*What you need to do:* Among the entries below, find each line with "activity" and show it.

*Extracted entries:*
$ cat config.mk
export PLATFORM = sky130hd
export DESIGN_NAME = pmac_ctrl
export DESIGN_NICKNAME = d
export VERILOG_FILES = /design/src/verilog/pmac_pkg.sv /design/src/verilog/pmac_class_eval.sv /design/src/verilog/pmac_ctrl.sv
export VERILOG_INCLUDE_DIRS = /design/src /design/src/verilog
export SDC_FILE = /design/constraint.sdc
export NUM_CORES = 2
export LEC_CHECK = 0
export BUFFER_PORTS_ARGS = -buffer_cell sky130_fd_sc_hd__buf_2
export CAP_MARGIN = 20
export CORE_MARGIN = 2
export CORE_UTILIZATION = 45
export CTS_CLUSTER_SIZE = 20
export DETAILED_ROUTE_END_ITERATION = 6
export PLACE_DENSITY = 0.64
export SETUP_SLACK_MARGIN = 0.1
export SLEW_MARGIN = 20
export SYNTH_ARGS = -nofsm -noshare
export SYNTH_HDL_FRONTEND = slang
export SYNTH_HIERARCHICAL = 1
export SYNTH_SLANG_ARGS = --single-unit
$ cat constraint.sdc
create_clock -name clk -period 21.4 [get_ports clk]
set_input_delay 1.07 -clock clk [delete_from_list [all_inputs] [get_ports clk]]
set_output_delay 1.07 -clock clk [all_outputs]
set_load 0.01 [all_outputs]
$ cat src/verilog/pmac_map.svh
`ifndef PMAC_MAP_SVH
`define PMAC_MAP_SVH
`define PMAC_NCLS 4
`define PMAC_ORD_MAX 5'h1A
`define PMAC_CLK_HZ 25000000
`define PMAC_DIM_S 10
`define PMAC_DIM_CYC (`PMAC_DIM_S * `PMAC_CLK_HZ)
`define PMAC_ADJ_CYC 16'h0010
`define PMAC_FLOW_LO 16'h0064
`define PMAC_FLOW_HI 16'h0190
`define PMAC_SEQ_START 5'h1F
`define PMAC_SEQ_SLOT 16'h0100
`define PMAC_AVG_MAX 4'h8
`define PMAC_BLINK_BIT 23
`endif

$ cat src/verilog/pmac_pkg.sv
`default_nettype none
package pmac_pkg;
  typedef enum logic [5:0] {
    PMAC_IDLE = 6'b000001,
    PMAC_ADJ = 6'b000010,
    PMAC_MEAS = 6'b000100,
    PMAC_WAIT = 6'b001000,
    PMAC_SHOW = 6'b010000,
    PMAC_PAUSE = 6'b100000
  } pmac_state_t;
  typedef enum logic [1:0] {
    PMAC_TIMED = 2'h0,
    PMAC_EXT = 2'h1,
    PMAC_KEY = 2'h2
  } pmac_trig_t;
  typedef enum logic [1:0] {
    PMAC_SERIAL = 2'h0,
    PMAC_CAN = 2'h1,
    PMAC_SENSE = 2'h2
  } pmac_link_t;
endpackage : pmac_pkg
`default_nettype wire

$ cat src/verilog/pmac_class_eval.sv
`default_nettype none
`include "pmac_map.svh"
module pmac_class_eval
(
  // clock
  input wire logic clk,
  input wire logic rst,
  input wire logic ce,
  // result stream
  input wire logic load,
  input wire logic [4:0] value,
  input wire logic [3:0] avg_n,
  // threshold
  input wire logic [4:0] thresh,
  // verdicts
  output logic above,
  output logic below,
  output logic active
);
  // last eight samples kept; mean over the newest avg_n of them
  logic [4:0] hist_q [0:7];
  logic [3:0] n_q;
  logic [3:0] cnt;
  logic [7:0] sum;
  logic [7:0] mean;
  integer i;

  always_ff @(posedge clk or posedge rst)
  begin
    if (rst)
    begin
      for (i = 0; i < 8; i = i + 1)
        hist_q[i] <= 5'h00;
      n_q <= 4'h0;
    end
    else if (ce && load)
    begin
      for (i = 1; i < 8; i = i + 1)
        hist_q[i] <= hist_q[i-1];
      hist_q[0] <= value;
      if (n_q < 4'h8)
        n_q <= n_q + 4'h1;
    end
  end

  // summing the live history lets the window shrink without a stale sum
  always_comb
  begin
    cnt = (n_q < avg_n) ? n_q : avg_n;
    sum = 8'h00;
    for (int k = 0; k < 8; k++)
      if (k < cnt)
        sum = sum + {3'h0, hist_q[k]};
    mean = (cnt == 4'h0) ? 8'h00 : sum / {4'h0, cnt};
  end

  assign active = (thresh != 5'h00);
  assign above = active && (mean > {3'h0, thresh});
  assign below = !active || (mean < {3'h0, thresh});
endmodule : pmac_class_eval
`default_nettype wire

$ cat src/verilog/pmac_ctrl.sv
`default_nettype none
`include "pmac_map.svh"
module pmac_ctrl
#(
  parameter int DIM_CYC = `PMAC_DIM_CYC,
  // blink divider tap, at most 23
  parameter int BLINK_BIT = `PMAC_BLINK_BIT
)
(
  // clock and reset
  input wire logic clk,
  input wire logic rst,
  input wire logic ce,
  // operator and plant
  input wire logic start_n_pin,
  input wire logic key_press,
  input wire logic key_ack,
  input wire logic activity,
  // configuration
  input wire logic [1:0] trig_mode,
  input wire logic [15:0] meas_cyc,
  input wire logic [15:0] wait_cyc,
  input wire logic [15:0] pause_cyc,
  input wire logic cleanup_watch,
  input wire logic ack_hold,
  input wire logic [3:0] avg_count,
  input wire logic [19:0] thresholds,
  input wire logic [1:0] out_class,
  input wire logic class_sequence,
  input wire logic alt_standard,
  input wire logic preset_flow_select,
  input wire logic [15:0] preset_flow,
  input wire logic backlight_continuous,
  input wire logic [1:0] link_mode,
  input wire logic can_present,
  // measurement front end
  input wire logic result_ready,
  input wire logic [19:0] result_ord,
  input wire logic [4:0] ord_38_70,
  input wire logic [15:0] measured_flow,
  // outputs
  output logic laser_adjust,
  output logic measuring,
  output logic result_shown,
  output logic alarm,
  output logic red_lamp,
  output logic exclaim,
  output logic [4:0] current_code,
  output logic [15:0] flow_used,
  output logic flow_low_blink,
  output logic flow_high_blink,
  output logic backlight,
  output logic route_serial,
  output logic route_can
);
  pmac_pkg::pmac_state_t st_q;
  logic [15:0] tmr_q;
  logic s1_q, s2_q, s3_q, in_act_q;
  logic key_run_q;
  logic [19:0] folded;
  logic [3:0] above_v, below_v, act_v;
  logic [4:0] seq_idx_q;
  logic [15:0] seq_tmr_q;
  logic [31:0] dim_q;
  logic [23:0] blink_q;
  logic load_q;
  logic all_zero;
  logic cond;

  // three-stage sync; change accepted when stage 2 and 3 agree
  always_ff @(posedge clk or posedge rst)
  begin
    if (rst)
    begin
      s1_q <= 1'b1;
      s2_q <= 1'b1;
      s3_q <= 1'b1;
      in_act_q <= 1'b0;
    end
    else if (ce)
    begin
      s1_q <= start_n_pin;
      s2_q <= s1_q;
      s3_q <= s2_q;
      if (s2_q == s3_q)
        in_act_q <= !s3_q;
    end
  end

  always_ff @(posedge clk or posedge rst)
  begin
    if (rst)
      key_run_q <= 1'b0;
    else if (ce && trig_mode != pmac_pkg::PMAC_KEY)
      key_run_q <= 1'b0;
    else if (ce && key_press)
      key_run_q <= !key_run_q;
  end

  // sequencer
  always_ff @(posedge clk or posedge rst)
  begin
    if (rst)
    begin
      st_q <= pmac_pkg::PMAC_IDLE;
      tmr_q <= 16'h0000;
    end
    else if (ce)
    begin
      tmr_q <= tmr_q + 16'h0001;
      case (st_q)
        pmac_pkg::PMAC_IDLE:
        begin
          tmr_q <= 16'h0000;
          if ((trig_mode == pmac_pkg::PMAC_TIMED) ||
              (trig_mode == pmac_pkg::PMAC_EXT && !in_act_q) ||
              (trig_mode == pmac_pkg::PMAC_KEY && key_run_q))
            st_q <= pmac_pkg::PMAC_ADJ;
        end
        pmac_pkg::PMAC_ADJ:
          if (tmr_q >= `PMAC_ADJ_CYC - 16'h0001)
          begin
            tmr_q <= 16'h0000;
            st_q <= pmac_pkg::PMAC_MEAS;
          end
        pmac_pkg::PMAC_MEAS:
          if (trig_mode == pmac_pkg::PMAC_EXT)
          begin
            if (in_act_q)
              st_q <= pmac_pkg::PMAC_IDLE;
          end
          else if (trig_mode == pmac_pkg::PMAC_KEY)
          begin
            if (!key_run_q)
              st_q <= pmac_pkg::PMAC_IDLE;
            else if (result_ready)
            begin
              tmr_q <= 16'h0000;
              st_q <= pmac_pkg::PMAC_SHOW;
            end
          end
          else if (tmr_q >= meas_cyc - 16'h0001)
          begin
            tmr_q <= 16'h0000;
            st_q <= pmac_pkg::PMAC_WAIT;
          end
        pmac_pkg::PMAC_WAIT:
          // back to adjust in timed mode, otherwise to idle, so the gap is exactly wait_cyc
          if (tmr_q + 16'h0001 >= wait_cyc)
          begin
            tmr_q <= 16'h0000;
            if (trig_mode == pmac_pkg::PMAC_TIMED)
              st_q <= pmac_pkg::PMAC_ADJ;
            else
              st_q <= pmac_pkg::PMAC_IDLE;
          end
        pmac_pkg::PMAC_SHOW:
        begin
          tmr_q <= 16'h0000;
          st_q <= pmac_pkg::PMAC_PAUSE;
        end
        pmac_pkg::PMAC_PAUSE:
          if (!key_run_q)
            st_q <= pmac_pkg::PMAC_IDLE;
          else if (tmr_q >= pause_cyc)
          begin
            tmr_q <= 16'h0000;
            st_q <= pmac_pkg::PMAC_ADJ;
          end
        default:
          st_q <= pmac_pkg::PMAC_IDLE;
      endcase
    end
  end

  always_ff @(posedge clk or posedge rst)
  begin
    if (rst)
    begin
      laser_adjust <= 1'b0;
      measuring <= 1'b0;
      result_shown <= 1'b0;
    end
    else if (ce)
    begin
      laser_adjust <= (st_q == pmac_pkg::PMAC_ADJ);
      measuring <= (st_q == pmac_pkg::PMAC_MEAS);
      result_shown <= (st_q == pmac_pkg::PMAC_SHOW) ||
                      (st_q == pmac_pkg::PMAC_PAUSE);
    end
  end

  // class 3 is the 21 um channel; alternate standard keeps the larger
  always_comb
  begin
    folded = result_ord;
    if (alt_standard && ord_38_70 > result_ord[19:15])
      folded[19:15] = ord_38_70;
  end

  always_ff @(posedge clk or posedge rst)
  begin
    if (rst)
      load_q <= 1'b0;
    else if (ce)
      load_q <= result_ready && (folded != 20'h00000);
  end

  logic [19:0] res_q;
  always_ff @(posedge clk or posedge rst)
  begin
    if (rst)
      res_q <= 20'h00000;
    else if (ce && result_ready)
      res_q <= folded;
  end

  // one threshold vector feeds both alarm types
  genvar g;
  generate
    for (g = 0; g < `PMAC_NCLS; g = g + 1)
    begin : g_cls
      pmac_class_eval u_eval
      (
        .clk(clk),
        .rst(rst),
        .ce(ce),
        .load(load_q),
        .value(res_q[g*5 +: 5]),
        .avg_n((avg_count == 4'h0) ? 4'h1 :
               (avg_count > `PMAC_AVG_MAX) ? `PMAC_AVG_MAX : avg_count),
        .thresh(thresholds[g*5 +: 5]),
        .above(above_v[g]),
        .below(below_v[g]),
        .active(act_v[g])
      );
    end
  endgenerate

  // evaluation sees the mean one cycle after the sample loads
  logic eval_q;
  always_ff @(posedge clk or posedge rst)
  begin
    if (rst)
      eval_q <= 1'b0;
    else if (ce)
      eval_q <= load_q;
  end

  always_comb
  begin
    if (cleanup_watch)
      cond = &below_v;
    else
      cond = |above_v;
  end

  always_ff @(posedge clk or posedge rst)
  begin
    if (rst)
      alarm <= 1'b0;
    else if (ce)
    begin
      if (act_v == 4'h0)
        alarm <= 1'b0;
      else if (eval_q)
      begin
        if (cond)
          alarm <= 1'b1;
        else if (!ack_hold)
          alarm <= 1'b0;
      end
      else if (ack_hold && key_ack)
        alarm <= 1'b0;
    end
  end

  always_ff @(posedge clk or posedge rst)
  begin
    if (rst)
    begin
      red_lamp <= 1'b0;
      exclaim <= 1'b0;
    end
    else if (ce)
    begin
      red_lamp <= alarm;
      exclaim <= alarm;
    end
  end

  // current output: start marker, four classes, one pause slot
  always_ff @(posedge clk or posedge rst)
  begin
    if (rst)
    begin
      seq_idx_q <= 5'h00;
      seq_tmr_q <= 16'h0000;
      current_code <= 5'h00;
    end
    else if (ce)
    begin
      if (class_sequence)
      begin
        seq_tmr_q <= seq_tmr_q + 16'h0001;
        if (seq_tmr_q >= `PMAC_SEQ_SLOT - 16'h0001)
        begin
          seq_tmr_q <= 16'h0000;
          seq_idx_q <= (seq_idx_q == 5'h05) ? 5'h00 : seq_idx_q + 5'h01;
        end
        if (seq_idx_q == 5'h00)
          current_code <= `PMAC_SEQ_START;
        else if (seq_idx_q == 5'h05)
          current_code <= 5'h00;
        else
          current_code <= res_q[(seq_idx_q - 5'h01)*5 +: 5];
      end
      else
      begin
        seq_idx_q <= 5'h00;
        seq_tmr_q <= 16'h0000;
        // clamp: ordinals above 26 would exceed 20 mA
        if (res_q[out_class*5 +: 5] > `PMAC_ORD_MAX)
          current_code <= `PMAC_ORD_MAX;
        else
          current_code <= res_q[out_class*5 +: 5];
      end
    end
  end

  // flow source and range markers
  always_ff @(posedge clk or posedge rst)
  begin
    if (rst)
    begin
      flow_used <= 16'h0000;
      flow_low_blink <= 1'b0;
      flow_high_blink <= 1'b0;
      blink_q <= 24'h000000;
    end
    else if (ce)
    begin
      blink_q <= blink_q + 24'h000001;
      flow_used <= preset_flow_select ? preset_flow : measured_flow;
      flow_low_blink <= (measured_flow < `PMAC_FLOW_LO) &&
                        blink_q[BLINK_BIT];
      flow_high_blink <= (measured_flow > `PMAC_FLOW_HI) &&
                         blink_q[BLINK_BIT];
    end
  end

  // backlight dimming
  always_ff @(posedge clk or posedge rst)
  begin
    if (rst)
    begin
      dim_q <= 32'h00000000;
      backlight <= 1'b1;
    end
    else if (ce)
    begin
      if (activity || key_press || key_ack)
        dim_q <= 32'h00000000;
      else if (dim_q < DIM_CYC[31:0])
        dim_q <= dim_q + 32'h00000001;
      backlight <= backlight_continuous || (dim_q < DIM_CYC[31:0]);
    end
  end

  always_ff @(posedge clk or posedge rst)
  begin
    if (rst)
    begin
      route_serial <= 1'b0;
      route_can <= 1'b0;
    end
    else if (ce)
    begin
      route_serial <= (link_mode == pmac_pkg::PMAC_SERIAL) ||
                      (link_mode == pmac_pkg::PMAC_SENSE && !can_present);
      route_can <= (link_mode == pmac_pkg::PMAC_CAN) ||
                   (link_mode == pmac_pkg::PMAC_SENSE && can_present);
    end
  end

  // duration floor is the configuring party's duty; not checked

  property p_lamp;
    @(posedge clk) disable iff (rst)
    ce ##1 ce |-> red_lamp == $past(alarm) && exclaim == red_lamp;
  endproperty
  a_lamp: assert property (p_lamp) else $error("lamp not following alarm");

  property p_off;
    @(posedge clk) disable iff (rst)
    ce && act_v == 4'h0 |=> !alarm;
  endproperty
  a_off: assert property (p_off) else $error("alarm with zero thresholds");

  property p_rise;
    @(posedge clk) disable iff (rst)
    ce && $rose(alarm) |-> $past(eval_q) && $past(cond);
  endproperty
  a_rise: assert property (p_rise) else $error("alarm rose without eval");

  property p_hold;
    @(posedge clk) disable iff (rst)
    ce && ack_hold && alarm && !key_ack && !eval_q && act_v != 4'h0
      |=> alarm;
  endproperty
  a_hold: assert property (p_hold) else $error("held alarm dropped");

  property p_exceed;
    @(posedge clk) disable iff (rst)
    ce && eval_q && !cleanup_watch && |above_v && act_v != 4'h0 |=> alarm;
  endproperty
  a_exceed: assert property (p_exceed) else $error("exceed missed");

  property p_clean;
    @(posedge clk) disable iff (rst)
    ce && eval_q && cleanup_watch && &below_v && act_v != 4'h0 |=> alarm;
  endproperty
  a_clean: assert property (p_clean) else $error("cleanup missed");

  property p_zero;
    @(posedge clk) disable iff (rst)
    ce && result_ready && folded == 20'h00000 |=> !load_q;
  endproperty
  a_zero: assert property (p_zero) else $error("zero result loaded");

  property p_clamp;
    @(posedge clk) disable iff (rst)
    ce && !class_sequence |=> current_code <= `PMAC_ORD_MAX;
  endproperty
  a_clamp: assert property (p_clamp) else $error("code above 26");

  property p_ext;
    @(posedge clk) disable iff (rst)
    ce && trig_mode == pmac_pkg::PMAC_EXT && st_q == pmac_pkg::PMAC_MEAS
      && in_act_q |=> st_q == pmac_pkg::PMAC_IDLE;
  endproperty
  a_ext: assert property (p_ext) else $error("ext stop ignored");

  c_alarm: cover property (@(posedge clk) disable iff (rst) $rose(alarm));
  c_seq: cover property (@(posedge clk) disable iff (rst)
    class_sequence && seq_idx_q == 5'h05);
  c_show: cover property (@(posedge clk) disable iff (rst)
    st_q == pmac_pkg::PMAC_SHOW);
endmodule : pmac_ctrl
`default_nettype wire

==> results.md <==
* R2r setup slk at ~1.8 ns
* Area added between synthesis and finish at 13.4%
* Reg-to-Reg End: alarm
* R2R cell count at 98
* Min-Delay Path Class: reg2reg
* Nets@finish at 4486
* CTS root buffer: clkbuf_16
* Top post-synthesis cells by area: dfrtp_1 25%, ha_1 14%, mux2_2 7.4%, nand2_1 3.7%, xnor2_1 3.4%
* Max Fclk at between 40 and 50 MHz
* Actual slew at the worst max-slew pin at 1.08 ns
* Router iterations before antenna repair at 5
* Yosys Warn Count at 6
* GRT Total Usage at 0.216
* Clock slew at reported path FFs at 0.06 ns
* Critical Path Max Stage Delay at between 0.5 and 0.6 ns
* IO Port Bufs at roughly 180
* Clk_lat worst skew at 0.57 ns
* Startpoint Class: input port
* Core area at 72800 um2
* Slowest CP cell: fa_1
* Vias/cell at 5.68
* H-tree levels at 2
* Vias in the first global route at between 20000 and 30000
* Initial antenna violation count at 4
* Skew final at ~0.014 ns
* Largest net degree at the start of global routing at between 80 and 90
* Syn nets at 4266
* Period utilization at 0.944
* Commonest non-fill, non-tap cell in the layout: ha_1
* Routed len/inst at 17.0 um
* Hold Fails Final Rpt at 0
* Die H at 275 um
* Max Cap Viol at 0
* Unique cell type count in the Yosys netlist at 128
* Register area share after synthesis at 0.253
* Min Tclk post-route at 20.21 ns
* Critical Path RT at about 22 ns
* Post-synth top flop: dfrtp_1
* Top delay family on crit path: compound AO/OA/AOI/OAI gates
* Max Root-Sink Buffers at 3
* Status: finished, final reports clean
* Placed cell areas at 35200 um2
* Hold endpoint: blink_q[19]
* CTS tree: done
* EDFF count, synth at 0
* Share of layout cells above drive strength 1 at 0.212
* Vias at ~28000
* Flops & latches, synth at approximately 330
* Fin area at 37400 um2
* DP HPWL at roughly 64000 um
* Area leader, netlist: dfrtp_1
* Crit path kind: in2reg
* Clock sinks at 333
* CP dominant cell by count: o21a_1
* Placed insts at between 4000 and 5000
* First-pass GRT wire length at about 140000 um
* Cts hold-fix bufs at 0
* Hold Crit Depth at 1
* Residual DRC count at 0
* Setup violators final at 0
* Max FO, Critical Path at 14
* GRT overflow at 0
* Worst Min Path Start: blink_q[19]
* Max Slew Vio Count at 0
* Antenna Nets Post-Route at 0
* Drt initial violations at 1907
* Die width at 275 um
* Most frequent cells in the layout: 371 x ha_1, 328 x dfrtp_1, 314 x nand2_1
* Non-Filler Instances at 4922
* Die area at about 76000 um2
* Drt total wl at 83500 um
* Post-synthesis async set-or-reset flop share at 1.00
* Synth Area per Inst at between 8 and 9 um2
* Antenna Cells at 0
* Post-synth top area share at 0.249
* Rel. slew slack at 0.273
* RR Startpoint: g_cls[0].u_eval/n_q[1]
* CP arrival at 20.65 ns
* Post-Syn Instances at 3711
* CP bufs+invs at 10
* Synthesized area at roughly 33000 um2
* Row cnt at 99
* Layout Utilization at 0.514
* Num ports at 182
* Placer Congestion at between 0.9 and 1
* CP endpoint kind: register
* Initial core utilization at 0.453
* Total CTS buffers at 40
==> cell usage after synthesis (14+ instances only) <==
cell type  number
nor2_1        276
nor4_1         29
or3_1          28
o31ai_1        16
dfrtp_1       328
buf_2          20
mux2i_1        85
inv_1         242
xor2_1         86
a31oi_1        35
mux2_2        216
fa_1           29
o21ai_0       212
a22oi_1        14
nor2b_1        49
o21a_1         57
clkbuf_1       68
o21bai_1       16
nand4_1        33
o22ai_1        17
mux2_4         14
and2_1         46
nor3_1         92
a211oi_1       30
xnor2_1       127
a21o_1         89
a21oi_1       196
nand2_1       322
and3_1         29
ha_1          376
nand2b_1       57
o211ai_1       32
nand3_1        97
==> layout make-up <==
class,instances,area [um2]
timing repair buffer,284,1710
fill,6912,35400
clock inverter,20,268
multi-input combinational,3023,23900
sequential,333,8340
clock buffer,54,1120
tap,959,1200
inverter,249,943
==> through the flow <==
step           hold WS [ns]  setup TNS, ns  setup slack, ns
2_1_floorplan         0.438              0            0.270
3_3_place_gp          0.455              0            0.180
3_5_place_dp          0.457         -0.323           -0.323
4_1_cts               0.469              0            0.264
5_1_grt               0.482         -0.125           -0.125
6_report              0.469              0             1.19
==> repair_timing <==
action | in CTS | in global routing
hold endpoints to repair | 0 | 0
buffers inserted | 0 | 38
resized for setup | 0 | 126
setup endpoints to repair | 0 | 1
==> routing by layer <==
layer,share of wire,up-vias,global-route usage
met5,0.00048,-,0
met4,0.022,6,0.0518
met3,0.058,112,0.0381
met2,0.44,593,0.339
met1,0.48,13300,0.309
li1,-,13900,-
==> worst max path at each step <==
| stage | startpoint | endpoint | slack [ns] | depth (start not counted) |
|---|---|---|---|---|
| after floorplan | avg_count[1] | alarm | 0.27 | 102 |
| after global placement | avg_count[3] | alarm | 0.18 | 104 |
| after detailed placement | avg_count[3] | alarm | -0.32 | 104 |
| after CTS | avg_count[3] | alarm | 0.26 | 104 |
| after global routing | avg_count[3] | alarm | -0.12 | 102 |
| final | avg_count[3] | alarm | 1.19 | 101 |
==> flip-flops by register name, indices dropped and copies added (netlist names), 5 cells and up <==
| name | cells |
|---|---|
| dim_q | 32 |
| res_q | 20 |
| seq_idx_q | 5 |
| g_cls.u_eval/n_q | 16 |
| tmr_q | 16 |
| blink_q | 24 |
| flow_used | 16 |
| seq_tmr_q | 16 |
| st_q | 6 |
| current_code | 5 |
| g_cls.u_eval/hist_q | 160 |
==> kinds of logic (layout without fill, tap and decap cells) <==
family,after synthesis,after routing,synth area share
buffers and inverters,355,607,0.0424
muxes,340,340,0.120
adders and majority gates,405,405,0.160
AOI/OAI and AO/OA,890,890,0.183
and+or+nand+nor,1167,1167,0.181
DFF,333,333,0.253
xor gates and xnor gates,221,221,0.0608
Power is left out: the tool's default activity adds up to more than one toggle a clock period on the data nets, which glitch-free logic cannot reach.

*Output:*
  input wire logic activity,
      if (activity || key_press || key_ack)
Power is left out: the tool's default activity adds up to more than one toggle a clock period on the data nets, which glitch-free logic cannot reach.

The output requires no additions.